A complete response lists each line of the data below that includes the word "usage".

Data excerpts
⁂

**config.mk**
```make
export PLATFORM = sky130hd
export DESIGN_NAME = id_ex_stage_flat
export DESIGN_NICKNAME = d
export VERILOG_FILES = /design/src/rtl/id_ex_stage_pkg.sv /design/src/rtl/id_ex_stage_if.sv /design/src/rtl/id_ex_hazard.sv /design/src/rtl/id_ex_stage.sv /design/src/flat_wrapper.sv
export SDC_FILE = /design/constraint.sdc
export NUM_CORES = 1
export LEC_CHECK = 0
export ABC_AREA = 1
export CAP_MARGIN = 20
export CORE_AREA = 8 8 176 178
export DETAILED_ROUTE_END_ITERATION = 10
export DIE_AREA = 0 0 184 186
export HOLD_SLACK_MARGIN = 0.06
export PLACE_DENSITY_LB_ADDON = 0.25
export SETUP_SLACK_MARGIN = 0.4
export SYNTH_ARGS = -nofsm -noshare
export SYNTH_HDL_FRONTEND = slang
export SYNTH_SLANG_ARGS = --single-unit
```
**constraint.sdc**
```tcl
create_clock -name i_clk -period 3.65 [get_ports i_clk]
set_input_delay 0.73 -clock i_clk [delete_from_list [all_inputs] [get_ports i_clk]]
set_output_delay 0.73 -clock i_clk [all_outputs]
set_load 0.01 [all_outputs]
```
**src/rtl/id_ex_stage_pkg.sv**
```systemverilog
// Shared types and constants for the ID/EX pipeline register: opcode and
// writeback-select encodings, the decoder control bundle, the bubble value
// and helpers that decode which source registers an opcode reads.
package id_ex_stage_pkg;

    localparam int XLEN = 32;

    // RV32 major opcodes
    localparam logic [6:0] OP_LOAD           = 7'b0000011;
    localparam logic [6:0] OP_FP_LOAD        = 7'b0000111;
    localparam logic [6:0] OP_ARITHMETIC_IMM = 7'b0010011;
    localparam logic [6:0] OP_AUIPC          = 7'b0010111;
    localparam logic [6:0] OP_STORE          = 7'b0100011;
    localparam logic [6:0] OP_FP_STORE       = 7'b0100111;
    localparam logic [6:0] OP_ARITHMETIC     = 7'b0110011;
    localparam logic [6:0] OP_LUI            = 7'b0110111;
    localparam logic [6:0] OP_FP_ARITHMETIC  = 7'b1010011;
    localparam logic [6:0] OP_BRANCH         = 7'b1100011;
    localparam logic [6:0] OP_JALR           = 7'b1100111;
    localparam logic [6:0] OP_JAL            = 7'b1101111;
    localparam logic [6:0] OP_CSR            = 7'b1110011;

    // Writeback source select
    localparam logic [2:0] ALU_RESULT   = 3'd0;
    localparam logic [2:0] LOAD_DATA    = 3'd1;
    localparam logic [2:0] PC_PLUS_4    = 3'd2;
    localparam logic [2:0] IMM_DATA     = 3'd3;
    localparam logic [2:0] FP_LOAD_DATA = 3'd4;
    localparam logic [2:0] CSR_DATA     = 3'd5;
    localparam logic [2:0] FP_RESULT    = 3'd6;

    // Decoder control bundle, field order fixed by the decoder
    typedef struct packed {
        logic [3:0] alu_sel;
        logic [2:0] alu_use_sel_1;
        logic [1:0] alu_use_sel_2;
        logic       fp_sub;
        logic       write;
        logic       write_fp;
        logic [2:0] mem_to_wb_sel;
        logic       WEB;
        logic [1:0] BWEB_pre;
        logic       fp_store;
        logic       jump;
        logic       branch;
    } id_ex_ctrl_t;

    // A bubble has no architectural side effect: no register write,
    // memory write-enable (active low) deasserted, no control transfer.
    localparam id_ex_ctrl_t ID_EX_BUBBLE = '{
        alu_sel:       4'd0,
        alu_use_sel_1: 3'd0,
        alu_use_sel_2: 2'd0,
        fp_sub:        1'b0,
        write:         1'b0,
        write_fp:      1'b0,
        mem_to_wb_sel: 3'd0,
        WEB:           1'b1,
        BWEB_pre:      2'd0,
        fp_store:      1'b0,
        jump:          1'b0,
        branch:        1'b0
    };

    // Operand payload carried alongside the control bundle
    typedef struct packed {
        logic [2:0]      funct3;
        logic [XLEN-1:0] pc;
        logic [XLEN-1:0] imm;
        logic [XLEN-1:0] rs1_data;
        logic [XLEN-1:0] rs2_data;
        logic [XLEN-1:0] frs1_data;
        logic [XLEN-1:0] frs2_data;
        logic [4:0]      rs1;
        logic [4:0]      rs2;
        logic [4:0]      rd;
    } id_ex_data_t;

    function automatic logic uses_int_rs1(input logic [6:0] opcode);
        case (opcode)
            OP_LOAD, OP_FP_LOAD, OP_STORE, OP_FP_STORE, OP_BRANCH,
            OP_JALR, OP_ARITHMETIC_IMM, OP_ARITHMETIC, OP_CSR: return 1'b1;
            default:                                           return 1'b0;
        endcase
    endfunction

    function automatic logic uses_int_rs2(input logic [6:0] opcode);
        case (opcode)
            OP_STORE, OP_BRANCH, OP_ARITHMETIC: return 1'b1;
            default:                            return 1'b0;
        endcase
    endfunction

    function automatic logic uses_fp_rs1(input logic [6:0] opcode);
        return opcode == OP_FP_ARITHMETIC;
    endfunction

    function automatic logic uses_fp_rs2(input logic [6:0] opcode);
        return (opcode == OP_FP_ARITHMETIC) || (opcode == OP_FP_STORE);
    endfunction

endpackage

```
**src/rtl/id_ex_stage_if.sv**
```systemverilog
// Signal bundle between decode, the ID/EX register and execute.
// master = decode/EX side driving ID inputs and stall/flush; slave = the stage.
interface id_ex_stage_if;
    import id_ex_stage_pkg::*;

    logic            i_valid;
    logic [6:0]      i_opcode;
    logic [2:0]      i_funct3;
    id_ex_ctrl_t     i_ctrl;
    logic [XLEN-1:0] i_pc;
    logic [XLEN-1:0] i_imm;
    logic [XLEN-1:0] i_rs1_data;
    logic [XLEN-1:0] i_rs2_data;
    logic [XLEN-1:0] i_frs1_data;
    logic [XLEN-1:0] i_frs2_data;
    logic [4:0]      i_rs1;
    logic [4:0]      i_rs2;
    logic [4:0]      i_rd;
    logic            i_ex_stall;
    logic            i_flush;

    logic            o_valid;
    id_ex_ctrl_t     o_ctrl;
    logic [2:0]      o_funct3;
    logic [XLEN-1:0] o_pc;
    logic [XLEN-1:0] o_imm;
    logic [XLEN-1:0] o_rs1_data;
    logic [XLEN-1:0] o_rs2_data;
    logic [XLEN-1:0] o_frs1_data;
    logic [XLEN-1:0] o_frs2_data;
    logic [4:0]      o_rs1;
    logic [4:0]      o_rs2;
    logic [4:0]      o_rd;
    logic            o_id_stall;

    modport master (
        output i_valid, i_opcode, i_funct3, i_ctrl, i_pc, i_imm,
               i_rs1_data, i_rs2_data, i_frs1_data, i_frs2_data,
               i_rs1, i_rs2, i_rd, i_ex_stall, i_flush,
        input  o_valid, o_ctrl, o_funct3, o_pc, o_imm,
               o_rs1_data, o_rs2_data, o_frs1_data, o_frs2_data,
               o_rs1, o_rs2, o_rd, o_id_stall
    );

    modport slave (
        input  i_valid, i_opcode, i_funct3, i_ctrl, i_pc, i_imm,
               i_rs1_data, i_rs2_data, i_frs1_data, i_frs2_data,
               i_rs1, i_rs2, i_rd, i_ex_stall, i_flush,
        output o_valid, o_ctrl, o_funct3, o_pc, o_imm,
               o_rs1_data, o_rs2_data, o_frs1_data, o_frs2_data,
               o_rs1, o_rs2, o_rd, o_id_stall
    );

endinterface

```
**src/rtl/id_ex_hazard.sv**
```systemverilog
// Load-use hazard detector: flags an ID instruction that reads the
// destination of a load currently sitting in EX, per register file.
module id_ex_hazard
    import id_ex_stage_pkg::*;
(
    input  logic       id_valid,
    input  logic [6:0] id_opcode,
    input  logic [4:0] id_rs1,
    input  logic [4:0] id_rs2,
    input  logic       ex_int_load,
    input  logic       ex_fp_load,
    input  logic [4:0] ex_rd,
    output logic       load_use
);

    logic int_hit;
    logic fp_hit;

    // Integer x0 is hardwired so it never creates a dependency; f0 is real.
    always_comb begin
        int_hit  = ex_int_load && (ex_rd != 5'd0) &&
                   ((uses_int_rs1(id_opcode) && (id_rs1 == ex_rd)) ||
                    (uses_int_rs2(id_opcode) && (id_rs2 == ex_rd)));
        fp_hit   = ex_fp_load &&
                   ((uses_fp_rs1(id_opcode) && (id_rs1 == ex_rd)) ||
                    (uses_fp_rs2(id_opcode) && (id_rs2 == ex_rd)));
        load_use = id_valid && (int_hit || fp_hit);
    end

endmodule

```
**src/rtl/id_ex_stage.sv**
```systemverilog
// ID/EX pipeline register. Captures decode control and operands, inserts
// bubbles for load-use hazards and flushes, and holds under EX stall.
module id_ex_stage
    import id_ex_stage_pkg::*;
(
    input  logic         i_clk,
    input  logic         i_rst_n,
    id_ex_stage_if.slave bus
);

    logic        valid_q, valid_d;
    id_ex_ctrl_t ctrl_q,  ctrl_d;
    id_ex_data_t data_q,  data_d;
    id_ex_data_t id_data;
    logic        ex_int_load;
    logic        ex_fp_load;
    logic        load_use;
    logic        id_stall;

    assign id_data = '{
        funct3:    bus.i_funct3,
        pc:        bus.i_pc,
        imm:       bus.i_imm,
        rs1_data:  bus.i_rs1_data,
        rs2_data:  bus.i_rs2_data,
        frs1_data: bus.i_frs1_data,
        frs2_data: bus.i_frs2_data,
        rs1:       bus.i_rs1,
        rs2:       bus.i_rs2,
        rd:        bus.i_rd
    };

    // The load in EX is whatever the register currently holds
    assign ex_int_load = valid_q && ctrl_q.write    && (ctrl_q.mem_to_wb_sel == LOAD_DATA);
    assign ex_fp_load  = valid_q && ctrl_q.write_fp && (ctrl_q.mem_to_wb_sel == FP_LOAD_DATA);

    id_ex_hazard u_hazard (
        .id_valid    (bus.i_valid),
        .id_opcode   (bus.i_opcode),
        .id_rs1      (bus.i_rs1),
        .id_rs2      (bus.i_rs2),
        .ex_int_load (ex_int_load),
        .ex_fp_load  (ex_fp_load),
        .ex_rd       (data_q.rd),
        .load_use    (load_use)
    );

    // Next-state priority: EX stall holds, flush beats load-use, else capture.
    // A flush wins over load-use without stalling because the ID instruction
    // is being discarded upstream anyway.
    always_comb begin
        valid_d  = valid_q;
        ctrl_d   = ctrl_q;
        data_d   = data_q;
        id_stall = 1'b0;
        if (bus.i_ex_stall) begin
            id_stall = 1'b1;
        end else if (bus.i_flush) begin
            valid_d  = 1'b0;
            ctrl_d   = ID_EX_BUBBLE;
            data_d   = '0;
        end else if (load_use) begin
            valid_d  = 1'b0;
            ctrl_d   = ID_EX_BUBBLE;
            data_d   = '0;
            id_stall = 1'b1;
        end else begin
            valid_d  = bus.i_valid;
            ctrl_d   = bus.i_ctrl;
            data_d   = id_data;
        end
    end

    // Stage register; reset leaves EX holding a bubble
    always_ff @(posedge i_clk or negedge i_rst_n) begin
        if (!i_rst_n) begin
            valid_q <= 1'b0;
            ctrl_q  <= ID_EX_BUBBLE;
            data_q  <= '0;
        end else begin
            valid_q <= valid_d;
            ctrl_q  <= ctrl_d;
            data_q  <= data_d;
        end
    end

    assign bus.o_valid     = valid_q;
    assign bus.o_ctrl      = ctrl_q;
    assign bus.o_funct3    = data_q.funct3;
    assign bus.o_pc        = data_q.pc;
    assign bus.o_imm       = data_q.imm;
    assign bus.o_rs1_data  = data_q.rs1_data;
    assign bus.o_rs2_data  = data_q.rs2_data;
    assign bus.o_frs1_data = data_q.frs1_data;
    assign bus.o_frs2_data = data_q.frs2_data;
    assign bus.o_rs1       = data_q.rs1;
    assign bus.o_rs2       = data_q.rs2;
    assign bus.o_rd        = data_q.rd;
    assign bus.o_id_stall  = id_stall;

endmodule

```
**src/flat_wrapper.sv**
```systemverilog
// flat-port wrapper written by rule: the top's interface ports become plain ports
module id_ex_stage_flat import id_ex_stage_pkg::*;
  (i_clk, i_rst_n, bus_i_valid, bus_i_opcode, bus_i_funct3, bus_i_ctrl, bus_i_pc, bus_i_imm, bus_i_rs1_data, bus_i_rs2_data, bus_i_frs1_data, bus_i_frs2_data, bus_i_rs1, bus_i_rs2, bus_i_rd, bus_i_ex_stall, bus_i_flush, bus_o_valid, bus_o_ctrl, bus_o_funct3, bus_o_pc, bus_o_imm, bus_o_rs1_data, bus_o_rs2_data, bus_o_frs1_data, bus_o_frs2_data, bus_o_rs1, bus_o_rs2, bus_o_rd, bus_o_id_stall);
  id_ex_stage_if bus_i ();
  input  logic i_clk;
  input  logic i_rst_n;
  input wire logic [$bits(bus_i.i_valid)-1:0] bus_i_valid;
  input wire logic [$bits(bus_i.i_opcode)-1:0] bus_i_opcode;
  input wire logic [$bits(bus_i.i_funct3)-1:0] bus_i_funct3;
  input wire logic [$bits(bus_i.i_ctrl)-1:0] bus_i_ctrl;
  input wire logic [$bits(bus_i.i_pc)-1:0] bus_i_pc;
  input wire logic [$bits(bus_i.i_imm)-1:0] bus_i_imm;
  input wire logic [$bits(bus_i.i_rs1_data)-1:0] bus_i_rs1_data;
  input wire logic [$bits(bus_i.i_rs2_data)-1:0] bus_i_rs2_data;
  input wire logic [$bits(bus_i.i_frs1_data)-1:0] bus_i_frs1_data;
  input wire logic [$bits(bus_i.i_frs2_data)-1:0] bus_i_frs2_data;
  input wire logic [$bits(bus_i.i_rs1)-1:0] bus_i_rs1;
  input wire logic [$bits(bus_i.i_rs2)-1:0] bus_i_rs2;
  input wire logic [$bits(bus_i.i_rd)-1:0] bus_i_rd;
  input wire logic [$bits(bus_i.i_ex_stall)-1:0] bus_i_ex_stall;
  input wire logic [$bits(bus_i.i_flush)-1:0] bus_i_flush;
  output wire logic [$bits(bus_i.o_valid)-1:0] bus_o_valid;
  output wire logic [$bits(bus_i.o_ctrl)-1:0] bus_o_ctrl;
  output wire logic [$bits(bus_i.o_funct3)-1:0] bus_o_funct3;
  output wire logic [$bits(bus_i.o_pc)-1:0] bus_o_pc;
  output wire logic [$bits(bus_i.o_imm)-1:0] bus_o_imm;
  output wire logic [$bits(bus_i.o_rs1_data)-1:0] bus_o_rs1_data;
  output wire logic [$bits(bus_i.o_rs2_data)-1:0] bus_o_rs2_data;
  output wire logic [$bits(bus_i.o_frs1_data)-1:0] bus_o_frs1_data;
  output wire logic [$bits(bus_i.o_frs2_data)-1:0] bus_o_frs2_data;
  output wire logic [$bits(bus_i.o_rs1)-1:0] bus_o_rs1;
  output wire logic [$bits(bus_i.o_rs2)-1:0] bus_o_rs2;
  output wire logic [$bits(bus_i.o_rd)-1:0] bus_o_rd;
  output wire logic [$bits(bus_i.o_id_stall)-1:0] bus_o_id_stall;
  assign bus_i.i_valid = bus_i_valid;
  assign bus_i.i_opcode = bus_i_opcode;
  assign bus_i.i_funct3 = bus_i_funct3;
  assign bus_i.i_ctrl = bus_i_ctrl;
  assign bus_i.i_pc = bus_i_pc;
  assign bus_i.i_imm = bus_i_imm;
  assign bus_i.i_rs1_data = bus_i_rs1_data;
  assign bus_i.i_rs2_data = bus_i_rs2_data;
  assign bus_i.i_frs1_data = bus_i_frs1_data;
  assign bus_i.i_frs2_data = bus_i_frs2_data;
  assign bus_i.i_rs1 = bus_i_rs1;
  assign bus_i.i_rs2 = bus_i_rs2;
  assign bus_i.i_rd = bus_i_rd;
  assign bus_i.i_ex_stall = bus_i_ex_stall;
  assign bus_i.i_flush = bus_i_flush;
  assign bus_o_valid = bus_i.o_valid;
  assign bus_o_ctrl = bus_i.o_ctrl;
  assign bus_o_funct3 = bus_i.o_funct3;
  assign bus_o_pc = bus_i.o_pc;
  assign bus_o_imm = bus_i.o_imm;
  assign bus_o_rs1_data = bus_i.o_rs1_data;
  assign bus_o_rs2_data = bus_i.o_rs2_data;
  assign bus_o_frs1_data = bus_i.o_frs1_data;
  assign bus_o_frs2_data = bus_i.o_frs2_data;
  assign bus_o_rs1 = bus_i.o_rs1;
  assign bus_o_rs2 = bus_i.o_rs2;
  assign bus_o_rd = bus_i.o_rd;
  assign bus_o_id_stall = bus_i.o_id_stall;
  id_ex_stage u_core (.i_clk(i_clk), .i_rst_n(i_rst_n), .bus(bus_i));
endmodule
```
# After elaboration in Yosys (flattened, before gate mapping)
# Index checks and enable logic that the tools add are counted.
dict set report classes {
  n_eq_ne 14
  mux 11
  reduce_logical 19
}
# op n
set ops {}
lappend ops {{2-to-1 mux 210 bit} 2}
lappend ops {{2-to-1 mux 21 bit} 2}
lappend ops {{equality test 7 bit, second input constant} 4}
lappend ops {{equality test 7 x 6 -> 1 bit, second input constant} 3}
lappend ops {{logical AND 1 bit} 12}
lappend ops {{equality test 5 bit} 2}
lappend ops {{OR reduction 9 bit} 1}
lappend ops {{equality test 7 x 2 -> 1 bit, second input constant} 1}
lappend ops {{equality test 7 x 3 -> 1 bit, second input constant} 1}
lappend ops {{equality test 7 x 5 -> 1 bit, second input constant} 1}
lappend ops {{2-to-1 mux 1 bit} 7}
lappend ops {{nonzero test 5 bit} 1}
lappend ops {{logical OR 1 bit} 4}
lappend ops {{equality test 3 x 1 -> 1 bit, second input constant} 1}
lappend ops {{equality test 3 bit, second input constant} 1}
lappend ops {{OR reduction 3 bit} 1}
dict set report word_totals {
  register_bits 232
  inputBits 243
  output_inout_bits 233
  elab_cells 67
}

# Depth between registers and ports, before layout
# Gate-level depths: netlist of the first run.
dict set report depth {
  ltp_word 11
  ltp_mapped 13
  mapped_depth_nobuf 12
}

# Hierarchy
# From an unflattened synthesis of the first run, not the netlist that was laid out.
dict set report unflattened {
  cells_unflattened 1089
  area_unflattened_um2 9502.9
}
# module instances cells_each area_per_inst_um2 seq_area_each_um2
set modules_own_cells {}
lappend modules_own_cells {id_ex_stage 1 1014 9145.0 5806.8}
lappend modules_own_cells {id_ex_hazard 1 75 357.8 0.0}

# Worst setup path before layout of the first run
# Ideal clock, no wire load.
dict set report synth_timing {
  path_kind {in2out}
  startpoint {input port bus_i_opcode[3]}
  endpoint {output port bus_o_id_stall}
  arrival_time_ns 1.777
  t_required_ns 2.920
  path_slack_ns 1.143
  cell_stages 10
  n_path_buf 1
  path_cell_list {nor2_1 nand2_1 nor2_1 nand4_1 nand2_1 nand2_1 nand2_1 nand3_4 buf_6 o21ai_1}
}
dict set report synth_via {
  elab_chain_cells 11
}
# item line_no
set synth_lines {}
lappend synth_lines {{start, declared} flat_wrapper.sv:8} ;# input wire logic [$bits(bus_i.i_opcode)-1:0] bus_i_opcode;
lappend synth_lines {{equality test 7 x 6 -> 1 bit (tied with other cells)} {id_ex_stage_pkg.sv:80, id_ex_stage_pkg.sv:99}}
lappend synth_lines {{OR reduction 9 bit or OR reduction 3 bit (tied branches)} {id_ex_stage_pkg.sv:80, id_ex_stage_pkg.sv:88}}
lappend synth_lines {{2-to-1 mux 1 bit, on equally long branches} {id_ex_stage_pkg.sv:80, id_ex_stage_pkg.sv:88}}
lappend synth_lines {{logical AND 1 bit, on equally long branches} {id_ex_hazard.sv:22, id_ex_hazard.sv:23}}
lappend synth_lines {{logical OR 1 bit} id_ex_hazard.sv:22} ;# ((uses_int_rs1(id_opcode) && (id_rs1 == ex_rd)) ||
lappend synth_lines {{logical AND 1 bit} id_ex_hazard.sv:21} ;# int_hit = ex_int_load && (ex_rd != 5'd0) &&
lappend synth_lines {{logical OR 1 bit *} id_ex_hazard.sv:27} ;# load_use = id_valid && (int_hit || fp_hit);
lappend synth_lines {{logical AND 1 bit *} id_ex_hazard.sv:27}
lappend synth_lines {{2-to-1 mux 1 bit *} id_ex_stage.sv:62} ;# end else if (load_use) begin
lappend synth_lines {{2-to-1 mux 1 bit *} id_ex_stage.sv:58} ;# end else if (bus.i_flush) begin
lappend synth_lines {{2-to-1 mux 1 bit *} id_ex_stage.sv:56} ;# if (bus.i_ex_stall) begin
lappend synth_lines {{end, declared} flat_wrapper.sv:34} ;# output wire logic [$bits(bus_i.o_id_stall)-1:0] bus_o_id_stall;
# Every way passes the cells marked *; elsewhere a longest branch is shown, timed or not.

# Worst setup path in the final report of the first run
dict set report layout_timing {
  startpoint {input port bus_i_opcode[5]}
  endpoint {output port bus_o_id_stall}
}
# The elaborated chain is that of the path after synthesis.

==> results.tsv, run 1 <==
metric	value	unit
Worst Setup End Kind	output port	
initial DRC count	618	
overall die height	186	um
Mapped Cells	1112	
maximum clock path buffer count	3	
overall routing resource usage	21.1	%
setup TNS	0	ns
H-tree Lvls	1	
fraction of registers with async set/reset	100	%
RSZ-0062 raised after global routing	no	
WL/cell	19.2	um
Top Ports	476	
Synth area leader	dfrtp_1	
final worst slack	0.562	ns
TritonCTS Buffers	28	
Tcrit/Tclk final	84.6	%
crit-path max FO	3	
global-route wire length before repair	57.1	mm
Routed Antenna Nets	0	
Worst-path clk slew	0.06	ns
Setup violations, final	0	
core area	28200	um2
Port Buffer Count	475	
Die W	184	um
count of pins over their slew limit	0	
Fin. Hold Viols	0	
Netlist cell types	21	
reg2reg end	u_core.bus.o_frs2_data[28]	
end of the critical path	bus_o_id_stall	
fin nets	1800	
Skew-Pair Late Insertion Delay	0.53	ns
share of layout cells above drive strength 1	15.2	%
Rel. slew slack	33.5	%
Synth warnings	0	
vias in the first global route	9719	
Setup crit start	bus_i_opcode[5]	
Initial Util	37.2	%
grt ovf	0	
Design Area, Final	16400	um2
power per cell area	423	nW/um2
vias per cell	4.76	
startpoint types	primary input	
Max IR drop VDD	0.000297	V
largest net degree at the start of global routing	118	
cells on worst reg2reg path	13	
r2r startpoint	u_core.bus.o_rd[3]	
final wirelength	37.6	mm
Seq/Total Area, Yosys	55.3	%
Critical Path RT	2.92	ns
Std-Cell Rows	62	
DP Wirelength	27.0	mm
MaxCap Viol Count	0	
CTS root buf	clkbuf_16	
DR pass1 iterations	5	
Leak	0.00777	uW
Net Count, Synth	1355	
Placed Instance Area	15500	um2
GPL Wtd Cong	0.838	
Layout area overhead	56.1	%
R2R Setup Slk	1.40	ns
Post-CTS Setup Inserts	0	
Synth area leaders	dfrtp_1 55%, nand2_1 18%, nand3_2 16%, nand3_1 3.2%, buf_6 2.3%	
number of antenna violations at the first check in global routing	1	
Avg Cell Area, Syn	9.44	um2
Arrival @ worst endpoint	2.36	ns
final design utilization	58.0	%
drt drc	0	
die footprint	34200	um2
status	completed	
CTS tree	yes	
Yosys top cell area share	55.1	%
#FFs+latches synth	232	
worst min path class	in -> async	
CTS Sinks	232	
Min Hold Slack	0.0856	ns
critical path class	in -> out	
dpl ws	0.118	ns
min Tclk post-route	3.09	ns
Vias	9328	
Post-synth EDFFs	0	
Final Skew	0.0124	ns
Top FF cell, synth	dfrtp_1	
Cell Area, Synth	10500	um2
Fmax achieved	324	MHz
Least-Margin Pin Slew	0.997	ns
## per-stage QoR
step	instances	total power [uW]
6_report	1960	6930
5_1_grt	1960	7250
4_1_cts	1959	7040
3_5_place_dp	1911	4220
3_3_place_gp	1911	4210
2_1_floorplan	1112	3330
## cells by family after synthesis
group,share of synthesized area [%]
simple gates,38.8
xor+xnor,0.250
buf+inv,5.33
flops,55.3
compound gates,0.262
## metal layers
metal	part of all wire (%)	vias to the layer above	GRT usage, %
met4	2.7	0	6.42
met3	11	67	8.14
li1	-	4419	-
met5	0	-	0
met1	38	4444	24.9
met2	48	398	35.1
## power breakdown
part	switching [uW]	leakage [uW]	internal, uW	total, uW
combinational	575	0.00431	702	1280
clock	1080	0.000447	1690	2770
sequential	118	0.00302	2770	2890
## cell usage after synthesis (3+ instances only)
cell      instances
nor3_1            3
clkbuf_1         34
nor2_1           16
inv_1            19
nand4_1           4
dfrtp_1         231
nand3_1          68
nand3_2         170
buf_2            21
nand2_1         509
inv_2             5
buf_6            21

⁂

■ **EXERCISE OUTPUT**
overall routing resource usage	21.1	%
metal	part of all wire (%)	vias to the layer above	GRT usage, %
## cell usage after synthesis (3+ instances only)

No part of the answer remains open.